Stored data
#####
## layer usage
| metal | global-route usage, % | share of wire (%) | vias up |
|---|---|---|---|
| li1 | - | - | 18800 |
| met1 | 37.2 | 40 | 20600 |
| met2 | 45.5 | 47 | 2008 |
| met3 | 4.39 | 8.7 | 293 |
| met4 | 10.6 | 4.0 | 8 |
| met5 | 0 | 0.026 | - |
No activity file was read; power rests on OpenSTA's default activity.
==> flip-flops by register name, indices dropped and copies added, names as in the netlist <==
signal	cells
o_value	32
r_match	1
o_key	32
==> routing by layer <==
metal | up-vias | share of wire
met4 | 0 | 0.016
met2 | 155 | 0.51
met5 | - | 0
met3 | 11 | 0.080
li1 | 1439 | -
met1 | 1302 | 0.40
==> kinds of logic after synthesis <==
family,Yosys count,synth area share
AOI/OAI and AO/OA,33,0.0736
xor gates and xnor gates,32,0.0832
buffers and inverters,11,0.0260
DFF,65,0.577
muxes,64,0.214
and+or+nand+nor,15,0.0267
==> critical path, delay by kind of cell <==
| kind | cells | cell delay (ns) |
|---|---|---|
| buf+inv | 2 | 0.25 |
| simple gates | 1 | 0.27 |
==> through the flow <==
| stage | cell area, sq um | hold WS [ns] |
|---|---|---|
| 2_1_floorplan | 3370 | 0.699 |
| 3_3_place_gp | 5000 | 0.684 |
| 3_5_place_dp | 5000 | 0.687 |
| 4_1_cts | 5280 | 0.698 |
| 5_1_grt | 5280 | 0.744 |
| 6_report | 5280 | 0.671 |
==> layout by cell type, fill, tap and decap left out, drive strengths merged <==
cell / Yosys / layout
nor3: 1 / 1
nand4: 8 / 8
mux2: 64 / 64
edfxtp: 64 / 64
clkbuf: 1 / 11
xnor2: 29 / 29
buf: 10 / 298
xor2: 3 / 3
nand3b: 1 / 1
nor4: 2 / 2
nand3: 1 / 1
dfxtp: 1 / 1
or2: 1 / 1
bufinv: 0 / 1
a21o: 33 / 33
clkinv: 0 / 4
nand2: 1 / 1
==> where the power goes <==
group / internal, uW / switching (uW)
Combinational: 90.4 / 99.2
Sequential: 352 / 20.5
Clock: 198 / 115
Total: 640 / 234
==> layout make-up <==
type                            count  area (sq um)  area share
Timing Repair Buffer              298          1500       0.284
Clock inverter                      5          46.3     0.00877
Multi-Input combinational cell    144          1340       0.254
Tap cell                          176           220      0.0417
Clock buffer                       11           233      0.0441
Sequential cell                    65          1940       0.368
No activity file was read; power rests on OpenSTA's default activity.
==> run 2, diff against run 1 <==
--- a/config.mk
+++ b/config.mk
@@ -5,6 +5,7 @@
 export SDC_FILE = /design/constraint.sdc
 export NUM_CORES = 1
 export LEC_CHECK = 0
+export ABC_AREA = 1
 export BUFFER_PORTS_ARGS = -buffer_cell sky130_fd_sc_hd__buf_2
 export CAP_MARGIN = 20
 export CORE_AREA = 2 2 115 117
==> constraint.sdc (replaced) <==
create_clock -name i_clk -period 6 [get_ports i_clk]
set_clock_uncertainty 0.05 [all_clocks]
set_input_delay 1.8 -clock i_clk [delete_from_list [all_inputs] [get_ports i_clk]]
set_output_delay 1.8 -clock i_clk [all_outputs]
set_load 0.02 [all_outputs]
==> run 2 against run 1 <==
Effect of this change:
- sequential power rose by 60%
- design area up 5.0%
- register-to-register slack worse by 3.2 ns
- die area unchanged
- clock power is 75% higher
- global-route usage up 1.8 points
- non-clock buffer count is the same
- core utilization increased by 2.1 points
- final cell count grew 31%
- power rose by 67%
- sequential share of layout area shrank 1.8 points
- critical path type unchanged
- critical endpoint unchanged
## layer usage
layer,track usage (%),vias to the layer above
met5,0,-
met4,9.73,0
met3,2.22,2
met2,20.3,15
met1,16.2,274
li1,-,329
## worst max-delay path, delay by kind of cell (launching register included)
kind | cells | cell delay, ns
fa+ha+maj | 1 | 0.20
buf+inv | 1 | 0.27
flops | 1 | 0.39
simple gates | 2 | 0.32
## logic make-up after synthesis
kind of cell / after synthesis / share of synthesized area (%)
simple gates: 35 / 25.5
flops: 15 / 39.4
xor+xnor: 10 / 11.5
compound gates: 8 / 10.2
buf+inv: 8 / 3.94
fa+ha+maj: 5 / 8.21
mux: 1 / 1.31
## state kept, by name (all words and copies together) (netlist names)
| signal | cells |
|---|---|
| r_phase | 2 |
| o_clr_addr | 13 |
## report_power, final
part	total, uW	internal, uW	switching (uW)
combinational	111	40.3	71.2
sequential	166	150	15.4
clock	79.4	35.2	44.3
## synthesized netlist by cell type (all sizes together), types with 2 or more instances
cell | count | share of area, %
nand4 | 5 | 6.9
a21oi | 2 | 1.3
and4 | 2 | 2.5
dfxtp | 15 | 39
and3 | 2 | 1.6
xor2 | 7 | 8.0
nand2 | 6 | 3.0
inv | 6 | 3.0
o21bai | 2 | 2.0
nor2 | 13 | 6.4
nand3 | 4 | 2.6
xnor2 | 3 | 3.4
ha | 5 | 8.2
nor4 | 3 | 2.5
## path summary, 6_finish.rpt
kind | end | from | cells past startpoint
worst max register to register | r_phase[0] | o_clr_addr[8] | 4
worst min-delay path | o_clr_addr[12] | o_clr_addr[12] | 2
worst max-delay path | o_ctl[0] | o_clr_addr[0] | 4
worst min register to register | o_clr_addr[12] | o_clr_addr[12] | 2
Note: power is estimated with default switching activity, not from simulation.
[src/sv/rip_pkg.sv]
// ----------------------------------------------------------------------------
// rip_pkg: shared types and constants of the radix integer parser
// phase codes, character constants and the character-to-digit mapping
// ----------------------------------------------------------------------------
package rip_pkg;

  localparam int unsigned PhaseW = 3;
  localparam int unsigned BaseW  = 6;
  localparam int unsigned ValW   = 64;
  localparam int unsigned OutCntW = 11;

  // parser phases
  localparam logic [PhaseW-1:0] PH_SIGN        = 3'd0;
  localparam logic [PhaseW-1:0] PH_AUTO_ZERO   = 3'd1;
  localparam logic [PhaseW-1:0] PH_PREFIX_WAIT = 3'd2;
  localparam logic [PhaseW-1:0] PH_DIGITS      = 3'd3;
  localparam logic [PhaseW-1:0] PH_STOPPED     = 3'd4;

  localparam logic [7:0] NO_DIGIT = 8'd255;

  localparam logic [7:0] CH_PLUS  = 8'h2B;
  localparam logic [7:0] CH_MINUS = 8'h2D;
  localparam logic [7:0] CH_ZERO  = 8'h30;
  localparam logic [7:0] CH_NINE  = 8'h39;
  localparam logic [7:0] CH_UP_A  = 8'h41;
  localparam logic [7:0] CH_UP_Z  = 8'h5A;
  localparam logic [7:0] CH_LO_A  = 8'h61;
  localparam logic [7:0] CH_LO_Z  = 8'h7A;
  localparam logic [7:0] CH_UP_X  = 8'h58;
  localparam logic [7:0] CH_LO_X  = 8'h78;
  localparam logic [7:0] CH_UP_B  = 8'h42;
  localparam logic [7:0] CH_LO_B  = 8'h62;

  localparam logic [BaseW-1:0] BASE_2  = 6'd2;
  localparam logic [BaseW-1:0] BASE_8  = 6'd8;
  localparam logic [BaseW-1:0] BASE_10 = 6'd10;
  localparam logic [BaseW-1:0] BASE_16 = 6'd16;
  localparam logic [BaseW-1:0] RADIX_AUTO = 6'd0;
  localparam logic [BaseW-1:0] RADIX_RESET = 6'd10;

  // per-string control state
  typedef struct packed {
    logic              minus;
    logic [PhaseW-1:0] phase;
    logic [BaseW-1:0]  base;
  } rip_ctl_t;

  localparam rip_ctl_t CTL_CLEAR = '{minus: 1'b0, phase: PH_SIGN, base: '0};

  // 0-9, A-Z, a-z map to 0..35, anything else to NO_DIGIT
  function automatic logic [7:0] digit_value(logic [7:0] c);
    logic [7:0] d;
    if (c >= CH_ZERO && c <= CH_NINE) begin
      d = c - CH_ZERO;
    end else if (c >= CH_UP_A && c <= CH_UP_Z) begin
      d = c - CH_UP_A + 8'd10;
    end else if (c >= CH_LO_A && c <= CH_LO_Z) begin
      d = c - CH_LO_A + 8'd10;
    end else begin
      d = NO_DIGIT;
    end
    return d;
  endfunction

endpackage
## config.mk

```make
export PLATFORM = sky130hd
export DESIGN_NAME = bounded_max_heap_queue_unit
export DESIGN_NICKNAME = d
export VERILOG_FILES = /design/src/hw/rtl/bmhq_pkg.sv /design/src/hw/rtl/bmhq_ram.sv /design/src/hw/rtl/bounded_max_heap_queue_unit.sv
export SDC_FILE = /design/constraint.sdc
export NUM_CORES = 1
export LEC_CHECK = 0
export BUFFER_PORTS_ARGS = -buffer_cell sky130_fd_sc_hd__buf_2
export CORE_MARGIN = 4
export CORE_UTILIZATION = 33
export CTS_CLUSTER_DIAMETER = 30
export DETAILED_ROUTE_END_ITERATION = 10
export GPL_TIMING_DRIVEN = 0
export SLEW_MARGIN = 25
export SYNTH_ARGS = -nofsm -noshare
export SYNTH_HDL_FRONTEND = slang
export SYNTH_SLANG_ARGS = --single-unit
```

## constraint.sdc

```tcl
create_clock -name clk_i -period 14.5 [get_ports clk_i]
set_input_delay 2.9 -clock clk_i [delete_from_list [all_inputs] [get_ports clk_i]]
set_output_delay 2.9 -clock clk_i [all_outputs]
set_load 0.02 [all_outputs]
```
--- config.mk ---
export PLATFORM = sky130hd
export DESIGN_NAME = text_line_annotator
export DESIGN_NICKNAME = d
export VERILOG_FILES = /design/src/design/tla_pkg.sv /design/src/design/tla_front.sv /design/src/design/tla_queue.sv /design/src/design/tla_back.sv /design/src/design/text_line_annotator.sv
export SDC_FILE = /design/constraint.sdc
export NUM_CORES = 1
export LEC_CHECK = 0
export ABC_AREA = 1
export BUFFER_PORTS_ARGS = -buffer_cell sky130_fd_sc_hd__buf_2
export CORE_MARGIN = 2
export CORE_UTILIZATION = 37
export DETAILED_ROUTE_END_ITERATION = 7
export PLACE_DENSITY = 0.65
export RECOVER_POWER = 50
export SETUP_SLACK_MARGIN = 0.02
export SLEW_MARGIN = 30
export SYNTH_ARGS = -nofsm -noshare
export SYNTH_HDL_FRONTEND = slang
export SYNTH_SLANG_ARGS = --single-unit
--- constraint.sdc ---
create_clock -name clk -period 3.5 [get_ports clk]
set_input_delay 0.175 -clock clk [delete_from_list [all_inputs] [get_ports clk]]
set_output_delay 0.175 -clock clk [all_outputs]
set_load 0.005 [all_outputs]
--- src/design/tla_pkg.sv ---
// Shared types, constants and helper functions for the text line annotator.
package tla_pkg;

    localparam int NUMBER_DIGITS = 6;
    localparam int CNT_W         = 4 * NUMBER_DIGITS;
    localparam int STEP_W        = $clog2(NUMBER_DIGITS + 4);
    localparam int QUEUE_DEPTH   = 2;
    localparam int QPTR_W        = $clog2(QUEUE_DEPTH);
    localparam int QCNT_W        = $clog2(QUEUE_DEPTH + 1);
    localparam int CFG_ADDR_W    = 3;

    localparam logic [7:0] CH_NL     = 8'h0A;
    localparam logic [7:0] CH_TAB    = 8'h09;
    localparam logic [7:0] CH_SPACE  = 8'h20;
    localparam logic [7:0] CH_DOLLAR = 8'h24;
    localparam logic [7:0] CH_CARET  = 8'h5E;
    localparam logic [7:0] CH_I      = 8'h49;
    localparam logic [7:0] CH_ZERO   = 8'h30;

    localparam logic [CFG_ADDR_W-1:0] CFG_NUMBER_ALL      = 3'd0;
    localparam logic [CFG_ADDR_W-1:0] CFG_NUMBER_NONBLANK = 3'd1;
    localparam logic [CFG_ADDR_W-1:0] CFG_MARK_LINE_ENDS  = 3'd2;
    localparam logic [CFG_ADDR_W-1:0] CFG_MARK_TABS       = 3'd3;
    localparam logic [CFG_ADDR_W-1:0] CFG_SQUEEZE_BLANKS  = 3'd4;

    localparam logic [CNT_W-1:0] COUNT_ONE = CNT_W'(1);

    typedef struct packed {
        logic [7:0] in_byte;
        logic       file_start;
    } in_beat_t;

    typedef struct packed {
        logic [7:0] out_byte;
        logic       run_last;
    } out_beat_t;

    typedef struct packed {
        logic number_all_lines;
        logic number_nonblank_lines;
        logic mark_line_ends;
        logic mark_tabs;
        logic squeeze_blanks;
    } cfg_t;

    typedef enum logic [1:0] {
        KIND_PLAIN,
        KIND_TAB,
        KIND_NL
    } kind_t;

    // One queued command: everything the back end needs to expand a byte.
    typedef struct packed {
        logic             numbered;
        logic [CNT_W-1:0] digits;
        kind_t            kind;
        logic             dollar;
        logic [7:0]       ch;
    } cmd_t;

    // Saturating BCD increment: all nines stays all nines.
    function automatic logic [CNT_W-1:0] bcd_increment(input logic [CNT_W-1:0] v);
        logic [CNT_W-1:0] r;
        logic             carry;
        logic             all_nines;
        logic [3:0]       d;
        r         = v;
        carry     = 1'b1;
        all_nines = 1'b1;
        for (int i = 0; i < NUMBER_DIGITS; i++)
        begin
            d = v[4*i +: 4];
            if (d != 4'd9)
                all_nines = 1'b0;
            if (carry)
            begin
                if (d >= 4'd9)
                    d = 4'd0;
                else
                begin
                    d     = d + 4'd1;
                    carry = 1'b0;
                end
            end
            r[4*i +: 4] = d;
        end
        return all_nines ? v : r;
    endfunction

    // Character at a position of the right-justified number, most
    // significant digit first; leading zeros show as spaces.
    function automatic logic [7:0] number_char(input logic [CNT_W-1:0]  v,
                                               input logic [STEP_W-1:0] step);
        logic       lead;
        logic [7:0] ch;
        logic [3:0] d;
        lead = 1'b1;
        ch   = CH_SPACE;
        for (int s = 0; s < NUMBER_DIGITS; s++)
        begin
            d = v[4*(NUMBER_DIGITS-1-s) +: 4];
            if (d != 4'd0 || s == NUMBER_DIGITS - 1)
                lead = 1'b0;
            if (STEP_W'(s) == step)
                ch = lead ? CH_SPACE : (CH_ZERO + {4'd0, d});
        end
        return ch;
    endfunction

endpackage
#####
**Task details:** Using the entries above, output exactly the lines between the line holding "- critical path type unchanged" and the line holding "worst min register", end lines included, and nothing more.

**Response for this exercise:**
- critical path type unchanged
- critical endpoint unchanged
## layer usage
layer,track usage (%),vias to the layer above
met5,0,-
met4,9.73,0
met3,2.22,2
met2,20.3,15
met1,16.2,274
li1,-,329
## worst max-delay path, delay by kind of cell (launching register included)
kind | cells | cell delay, ns
fa+ha+maj | 1 | 0.20
buf+inv | 1 | 0.27
flops | 1 | 0.39
simple gates | 2 | 0.32
## logic make-up after synthesis
kind of cell / after synthesis / share of synthesized area (%)
simple gates: 35 / 25.5
flops: 15 / 39.4
xor+xnor: 10 / 11.5
compound gates: 8 / 10.2
buf+inv: 8 / 3.94
fa+ha+maj: 5 / 8.21
mux: 1 / 1.31
## state kept, by name (all words and copies together) (netlist names)
| signal | cells |
|---|---|
| r_phase | 2 |
| o_clr_addr | 13 |
## report_power, final
part	total, uW	internal, uW	switching (uW)
combinational	111	40.3	71.2
sequential	166	150	15.4
clock	79.4	35.2	44.3
## synthesized netlist by cell type (all sizes together), types with 2 or more instances
cell | count | share of area, %
nand4 | 5 | 6.9
a21oi | 2 | 1.3
and4 | 2 | 2.5
dfxtp | 15 | 39
and3 | 2 | 1.6
xor2 | 7 | 8.0
nand2 | 6 | 3.0
inv | 6 | 3.0
o21bai | 2 | 2.0
nor2 | 13 | 6.4
nand3 | 4 | 2.6
xnor2 | 3 | 3.4
ha | 5 | 8.2
nor4 | 3 | 2.5
## path summary, 6_finish.rpt
kind | end | from | cells past startpoint
worst max register to register | r_phase[0] | o_clr_addr[8] | 4
worst min-delay path | o_clr_addr[12] | o_clr_addr[12] | 2
worst max-delay path | o_ctl[0] | o_clr_addr[0] | 4
worst min register to register | o_clr_addr[12] | o_clr_addr[12] | 2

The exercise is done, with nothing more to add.